近年、「労働契約法」、「派遣法」という2つの法律で、有期雇用の労働者、派遣社員などの、いわゆる「非正規社員」について、重要な改正が行われました。

労働契約法の改正による「無期転換ルール」、派遣法の改正による「3年ルール」の対象となる労働者が、2018年にいよいよ多く出現します。労働問題として顕在化するのです。

パート社員やアルバイト社員、契約社員や派遣社員など、「労働契約法」、「派遣法」の対象となる方にとって、不当な「雇止め」、「派遣切り」に合うおそれが、2018年に非常に高くなります。
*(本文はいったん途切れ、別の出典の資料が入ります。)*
File: src/rtl/minisys_mem_pkg.sv
// Shared definitions for the Minisys-1A memory stage: access-size encodings, the bus FSM
// states and the bubble values loaded into the EX/MEM and MEM/WB pipeline registers.
package minisys_mem_pkg;

    localparam logic [1:0] SZ_BYTE = 2'b00;
    localparam logic [1:0] SZ_HALF = 2'b01;
    localparam logic [1:0] SZ_WORD = 2'b10;

    typedef enum logic {
        StIdle = 1'b0,
        StWait = 1'b1
    } mem_state_e;

    typedef struct packed {
        logic        valid;
        logic [31:0] alu_result;
        logic [31:0] rt_value;
        logic [4:0]  addr;
        logic        regwrite;
        logic        memread;
        logic        memwrite;
        logic        memsign;
        logic [1:0]  memsize;
    } ex_mem_t;

    typedef struct packed {
        logic [31:0] data;
        logic [4:0]  addr;
        logic        regwrite;
        logic        adel;
        logic        ades;
        logic        bus_err;
    } mem_wb_t;

    localparam ex_mem_t EX_MEM_BUBBLE = '0;
    localparam mem_wb_t MEM_WB_BUBBLE = '0;

endpackage

File: src/rtl/mem_align32.sv
// Combinational little-endian byte-lane steering: store replication, byte enables,
// load extraction with sign/zero extension, and the natural-alignment check.
module mem_align32
    import minisys_mem_pkg::*;
(
    input  logic [1:0]  addr_lo,
    input  logic [1:0]  size,
    input  logic [31:0] store_data,
    input  logic [31:0] rdata,
    input  logic        load_sign,
    output logic [3:0]  be,
    output logic [31:0] wdata,
    output logic [31:0] load_data,
    output logic        misaligned
);

    logic [7:0]  lane_b;
    logic [15:0] lane_h;

    assign lane_b = rdata[8*addr_lo +: 8];
    assign lane_h = addr_lo[1] ? rdata[31:16] : rdata[15:0];

    always_comb begin
        be         = 4'b1111;
        wdata      = store_data;
        load_data  = rdata;
        misaligned = 1'b0;
        case (size)
            SZ_BYTE: begin
                be        = 4'b0001 << addr_lo;
                wdata     = {4{store_data[7:0]}};
                load_data = {{24{load_sign & lane_b[7]}}, lane_b};
            end
            SZ_HALF: begin
                be         = addr_lo[1] ? 4'b1100 : 4'b0011;
                wdata      = {2{store_data[15:0]}};
                load_data  = {{16{load_sign & lane_h[15]}}, lane_h};
                misaligned = addr_lo[0];
            end
            default: begin
                misaligned = |addr_lo;
            end
        endcase
    end

endmodule
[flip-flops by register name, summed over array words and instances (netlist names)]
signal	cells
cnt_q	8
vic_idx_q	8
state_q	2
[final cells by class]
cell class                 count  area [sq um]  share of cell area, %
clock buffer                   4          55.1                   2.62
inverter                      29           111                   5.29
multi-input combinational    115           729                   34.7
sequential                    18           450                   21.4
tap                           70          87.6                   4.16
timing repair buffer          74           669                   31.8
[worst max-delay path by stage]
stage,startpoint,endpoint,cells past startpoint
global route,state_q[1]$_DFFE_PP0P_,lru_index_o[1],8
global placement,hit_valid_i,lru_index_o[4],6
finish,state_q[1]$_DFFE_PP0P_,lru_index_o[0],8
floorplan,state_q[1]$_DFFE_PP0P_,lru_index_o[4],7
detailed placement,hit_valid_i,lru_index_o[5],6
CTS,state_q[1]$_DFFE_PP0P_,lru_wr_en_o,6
## src/rtl/cache_tag_pkg.sv

```systemverilog
// Shared encodings for the cache tag controller: MSI states, request opcodes, FSM states.
// Also holds the tag-width derivation and the reserved-state folding helper.
package cache_tag_pkg;

  localparam int STATE_W = 2;

  localparam logic [STATE_W-1:0] MSI_I    = 2'b00;
  localparam logic [STATE_W-1:0] MSI_S    = 2'b01;
  localparam logic [STATE_W-1:0] MSI_M    = 2'b10;
  localparam logic [STATE_W-1:0] MSI_RSVD = 2'b11;

  localparam logic OP_LOOKUP = 1'b0;
  localparam logic OP_UPDATE = 1'b1;

  typedef enum logic [1:0] {
    ST_INIT = 2'd0,
    ST_IDLE = 2'd1,
    ST_LOOK = 2'd2,
    ST_RESP = 2'd3
  } ctrl_state_t;

  // Tag RAM entry is {state, tag}; the tag takes whatever is left after the state bits.
  function automatic int tag_width(input int dwidth);
    return dwidth - STATE_W;
  endfunction

  // The reserved encoding never survives into the RAM or a response: it reads as Invalid.
  function automatic logic [STATE_W-1:0] msi_sanitize(input logic [STATE_W-1:0] st);
    return (st == MSI_RSVD) ? MSI_I : st;
  endfunction

endpackage

```

## src/rtl/tag_hit_check.sv

```systemverilog
// Combinational MSI/tag compare: zero latency, no flow control.
// A stored reserved state is reported as Invalid and can never hit.
module tag_hit_check
  import cache_tag_pkg::*;
#(
  parameter int TWIDTH = 9
) (
  input  logic [STATE_W-1:0] stored_state,
  input  logic [TWIDTH-1:0]  stored_tag,
  input  logic [TWIDTH-1:0]  cmp_tag,
  output logic               hit,
  output logic [STATE_W-1:0] eff_state
);

  always_comb begin
    eff_state = msi_sanitize(stored_state);
    hit       = (eff_state != MSI_I) && (stored_tag == cmp_tag);
  end

endmodule

```

## src/rtl/cache_tag_ctrl.sv

```systemverilog
// Tag RAM controller: response 2 cycles after accept, one request per 3 cycles, req_ready only in IDLE.
// CACHE_TAG_INIT_SWEEP_EN: after reset, write Invalid to every entry before accepting requests.
module cache_tag_ctrl
  import cache_tag_pkg::*;
#(
  parameter  int AWIDTH = 3,
  parameter  int DWIDTH = 11,
  localparam int TWIDTH = tag_width(DWIDTH),
  localparam int DEPTH  = 1 << AWIDTH
) (
  input  logic               clock,
  input  logic               reset,
  input  logic               req_valid,
  output logic               req_ready,
  input  logic               req_op,
  input  logic [AWIDTH-1:0]  req_index,
  input  logic [TWIDTH-1:0]  req_tag,
  input  logic [STATE_W-1:0] req_state,
  output logic               rsp_valid,
  output logic               rsp_hit,
  output logic [STATE_W-1:0] rsp_state,
  output logic [TWIDTH-1:0]  rsp_tag,
  output logic [AWIDTH-1:0]  ram_addr,
  output logic [DWIDTH-1:0]  ram_din,
  output logic               ram_we,
  input  logic [DWIDTH-1:0]  ram_dout
);

  typedef struct packed {
    logic              op;
    logic [TWIDTH-1:0] tag;
  } req_cap_t;

  typedef struct packed {
    logic               hit;
    logic [STATE_W-1:0] state;
    logic [TWIDTH-1:0]  tag;
  } rsp_t;

`ifdef CACHE_TAG_INIT_SWEEP_EN
  localparam ctrl_state_t RESET_STATE = ST_INIT;
  logic [AWIDTH-1:0] sweep_q, sweep_d;
`else
  localparam ctrl_state_t RESET_STATE = ST_IDLE;
`endif

  ctrl_state_t state_q, state_d;
  req_cap_t    cap_q, cap_d;
  rsp_t        rsp_q, rsp_d;

  logic [STATE_W-1:0] stored_state;
  logic [TWIDTH-1:0]  stored_tag;
  logic               chk_hit;
  logic [STATE_W-1:0] chk_state;
  logic [STATE_W-1:0] wr_state;

  assign stored_state = ram_dout[DWIDTH-1 -: STATE_W];
  assign stored_tag   = ram_dout[TWIDTH-1:0];
  assign wr_state     = msi_sanitize(req_state);

  tag_hit_check #(
    .TWIDTH (TWIDTH)
  ) u_hit (
    .stored_state (stored_state),
    .stored_tag   (stored_tag),
    .cmp_tag      (cap_q.tag),
    .hit          (chk_hit),
    .eff_state    (chk_state)
  );

  always_comb begin
    state_d   = state_q;
    cap_d     = cap_q;
    rsp_d     = rsp_q;
    req_ready = 1'b0;
    ram_addr  = '0;
    ram_din   = '0;
    ram_we    = 1'b0;
`ifdef CACHE_TAG_INIT_SWEEP_EN
    sweep_d   = sweep_q;
`endif

    case (state_q)
      ST_INIT: begin
`ifdef CACHE_TAG_INIT_SWEEP_EN
        ram_we   = 1'b1;
        ram_addr = sweep_q;
        sweep_d  = sweep_q + AWIDTH'(1);
        if (sweep_q == AWIDTH'(DEPTH - 1)) begin
          state_d = ST_IDLE;
        end
`else
        state_d = ST_IDLE;
`endif
      end

      ST_IDLE: begin
        req_ready = 1'b1;
        ram_addr  = req_index;
        if (req_valid) begin
          cap_d   = '{op: req_op, tag: req_tag};
          state_d = ST_LOOK;
          // An update writes through in the accept cycle; its response is known now.
          if (req_op == OP_UPDATE) begin
            ram_we  = 1'b1;
            ram_din = {wr_state, req_tag};
            rsp_d   = '{hit: 1'b1, state: wr_state, tag: req_tag};
          end
        end
      end

      ST_LOOK: begin
        if (cap_q.op == OP_LOOKUP) begin
          rsp_d = '{hit: chk_hit, state: chk_state, tag: stored_tag};
        end
        state_d = ST_RESP;
      end

      ST_RESP: begin
        state_d = ST_IDLE;
      end

      default: begin
        state_d = ST_IDLE;
      end
    endcase

    // Synchronous reset still forces every RAM-facing and handshake output quiet in-cycle.
    if (reset) begin
      req_ready = 1'b0;
      ram_we    = 1'b0;
      ram_addr  = '0;
      ram_din   = '0;
    end
  end

  always_ff @(posedge clock) begin
    if (reset) begin
      state_q <= RESET_STATE;
      cap_q   <= '0;
      rsp_q   <= '0;
`ifdef CACHE_TAG_INIT_SWEEP_EN
      sweep_q <= '0;
`endif
    end else begin
      state_q <= state_d;
      cap_q   <= cap_d;
      rsp_q   <= rsp_d;
`ifdef CACHE_TAG_INIT_SWEEP_EN
      sweep_q <= sweep_d;
`endif
    end
  end

  assign rsp_valid = (state_q == ST_RESP) && !reset;
  assign rsp_hit   = rsp_valid & rsp_q.hit;
  assign rsp_state = rsp_valid ? rsp_q.state : '0;
  assign rsp_tag   = rsp_valid ? rsp_q.tag : '0;

  a_rsp_not_ready : assert property (@(posedge clock) disable iff (reset)
    rsp_valid |-> !req_ready);

  a_we_only_idle_init : assert property (@(posedge clock) disable iff (reset)
    ram_we |-> (state_q == ST_IDLE || state_q == ST_INIT));

endmodule

```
そこで今回は、労働契約法、派遣法の改正のポイントと、2018年に不当な雇止め、派遣切りにあわないためのポイントを、労働問題に強い弁護士が解説します。

1. 労働契約法・派遣法の改正内容について

まずはじめに、アルバイト社員、派遣社員のなどの有期雇用契約社員を対象とした、「労働契約法」の「無期転換ルール」、派遣社員を対象とした派遣法の「3年ルール」について、基本的なことを解説します。

多くの労働者が、この改正の対象となります。

いずれも、労働者を保護するための法改正となりますが、会社が適切に法改正への対応を進めていないと、会社の不適切な措置の犠牲になって巻き込まれるおそれがあります。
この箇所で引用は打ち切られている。